Books
This One 'Sisterhood Of The Traveling Pants' Quote Shaped My Entire Young Adulthood
I turned 29 years old last week — on the exact day that a historic snow storm hit the East Coast, which I am choosing to believe was an auspicious sign. I've done a lot of cool things in my 20s. I've worked as an editor at various magazines, including my own. I've met and interviewed some incredible people, like Issa Rae and my teenaged self's hero, Meg Cabot. Now, I get to talk about books on Bustle every week. Overall, not too shabby. But I'm not always the first to admit that. Spoiler alert: being a twenty-something is hard. But I had a quote from Ann Brashares's Sisterhood of the Traveling Pants series to turn to anytime it got overwhelming. And if you're in the beginning, middle or even, like me, at the very end of your 20s right now, I don't think there's a better time for you to turn to it, too.
There have been more moments than I can count that I have wondered what the hell it is I'm doing. Some days I feel like I am still at square one with everything, from my career to my relationships.
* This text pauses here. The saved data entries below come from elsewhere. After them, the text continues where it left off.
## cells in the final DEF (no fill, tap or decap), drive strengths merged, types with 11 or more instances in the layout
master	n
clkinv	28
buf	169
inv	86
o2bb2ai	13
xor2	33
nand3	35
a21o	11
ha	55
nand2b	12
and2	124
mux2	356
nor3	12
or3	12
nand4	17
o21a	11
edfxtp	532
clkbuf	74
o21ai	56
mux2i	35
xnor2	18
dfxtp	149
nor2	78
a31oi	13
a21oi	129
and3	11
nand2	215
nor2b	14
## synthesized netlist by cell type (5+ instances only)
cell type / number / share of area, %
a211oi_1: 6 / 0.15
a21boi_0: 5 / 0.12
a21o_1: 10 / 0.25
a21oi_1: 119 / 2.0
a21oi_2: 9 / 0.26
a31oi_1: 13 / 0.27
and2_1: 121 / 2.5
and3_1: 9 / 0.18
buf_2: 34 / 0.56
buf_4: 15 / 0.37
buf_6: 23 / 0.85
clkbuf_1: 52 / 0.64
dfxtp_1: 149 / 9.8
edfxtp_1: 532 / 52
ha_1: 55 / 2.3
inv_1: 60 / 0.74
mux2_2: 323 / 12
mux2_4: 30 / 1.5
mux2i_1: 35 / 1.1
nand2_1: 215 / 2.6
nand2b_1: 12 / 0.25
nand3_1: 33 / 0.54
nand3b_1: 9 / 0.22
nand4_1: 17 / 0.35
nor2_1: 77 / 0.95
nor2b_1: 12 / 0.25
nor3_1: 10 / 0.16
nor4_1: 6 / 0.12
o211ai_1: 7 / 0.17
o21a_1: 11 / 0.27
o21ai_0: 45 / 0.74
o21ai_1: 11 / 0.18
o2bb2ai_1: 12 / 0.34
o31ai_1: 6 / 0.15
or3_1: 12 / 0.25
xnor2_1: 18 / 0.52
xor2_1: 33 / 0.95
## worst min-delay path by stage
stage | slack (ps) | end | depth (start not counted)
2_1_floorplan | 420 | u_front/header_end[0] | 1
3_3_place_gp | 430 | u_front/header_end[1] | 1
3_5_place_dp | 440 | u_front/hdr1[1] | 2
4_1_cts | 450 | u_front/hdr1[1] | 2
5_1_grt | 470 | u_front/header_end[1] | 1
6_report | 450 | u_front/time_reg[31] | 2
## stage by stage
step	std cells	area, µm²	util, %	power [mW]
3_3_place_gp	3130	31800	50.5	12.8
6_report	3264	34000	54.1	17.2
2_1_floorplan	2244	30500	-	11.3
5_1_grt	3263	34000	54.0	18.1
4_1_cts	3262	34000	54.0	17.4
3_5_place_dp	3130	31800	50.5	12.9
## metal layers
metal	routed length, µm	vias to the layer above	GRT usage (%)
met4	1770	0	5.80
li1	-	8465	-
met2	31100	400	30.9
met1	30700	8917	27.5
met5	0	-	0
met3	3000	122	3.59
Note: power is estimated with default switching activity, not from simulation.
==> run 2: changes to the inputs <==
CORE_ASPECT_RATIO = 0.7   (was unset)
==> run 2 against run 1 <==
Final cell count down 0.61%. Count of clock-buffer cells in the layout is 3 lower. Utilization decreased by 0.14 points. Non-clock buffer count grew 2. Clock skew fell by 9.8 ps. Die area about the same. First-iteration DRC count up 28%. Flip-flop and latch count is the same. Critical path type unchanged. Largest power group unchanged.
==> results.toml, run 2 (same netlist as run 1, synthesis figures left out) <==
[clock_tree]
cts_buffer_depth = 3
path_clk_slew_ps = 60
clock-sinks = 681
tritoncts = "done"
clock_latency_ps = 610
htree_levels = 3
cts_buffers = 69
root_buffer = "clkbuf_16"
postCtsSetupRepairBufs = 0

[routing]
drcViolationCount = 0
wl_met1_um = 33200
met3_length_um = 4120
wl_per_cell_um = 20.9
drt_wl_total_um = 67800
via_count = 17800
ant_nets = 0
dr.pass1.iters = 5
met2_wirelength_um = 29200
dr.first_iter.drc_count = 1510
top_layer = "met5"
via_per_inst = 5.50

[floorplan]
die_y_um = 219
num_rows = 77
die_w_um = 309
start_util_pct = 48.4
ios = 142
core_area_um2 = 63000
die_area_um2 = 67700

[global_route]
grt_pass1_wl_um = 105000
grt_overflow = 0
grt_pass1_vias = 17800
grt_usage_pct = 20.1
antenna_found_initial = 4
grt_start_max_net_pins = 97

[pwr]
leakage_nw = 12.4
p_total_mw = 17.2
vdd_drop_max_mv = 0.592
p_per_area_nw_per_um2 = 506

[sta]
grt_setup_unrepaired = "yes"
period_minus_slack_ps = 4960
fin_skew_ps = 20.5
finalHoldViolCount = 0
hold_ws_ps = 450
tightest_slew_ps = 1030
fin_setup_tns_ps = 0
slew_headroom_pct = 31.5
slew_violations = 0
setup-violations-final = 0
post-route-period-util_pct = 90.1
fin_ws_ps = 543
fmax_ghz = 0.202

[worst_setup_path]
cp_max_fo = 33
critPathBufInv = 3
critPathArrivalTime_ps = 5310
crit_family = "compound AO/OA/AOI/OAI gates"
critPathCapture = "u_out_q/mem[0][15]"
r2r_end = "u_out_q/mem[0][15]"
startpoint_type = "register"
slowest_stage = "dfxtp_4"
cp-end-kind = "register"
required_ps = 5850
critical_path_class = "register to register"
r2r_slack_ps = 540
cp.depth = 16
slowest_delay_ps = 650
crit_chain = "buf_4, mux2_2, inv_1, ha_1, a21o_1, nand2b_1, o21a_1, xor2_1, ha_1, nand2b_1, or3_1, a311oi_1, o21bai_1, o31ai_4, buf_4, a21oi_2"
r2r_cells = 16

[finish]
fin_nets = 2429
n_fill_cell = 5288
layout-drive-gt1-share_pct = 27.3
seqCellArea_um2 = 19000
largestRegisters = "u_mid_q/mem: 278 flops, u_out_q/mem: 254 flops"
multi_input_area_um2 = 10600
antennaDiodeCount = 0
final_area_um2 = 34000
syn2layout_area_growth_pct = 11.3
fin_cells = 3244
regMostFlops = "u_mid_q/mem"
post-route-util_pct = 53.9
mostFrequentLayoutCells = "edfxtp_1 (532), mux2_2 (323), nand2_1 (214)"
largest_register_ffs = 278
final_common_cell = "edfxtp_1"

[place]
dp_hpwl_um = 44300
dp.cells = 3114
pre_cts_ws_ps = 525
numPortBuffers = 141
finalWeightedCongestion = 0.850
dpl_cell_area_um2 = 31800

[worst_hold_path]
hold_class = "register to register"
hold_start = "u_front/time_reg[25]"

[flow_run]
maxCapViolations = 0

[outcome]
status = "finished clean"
We all have these grand ideas of what we'll have accomplished by 25, 28, 30... if you're lucky maybe you knock everything off the list. If you're human, though, there will probably be more than a few things left undone. There is still so much I want to do. It can be unbelievably difficult to feel as if you're so far from what you want, or who you want to be.
And so you might find that you start to hide away a little bit. Keep your ambitions to yourself. Stop taking as many risks because you're just "getting to old for that" and, in the end, unwittingly holding your happiness back for some other time, when things are "right." At least, that's what I've found myself doing, time and again throughout the wild and weird trip that have been my 20s.
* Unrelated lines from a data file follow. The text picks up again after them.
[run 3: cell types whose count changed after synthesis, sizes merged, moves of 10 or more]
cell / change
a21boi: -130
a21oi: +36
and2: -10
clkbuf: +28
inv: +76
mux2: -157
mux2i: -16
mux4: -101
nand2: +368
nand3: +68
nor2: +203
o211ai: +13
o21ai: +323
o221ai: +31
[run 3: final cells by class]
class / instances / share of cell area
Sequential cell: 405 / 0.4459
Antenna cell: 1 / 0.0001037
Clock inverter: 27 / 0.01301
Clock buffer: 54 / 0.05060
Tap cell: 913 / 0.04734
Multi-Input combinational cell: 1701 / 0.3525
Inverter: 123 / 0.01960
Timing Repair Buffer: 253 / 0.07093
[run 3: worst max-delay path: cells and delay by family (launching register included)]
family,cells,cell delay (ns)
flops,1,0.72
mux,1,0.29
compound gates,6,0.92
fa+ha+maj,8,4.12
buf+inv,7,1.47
Sisterhood Everlasting by Ann Brashares, $9, Amazon
But with her 2011 book, Sisterhood Everlasting, in which Brashares returns to the lives of Tibby, Lena, Bridget and Carmen 10 years after the events of her original Sisterhood of the Traveling Pants series, Brashares managed to help shape the mindset for my entire 20s with a single quote. When this book was released I was only 22, a year out of college, trying to figure everything out. I definitely still haven't managed that feat. But anytime I've felt down, unmotivated, or unsuccessful, anytime I've wanted to hide from the hard parts and wait patiently for the good, I've been reminded of Brashares's words.
Written by Tibby in a letter to Lena, she begins, "You don't have time, Len. That is the most bitter and the most beautiful piece of advice I can offer...
“If you don't have what you want now, you don't have what you want. Maybe you think you'll be entitled to more happiness later by forgoing all of it now, but it doesn't work that way. Happiness takes as much practice as unhappiness does. It's by living that you live more. By waiting you wait more. Every waiting day makes your life a little less. Every lonely day makes you a little smaller. Every day you put off your life makes you less capable of living it.”
Over and over again, this quote has resurfaced in my mind over the last eight years. And every time it finds me at a moment of transition, or fear, or disappoinment, or failure, and it reminds me that now is the time to get out there. Now is the time to make mistakes, to take risks. To be afraid out of your mind, but do it anyway. To fail, and fail better, so that you can make room for the success. It reminds me that, yes your 20s are hard. Maybe your 30s and 40s and 50s will be, too. But right now is all we've got. So I hope Brashares's words encourage you, too. It's time for all of us to stop waiting, and start living.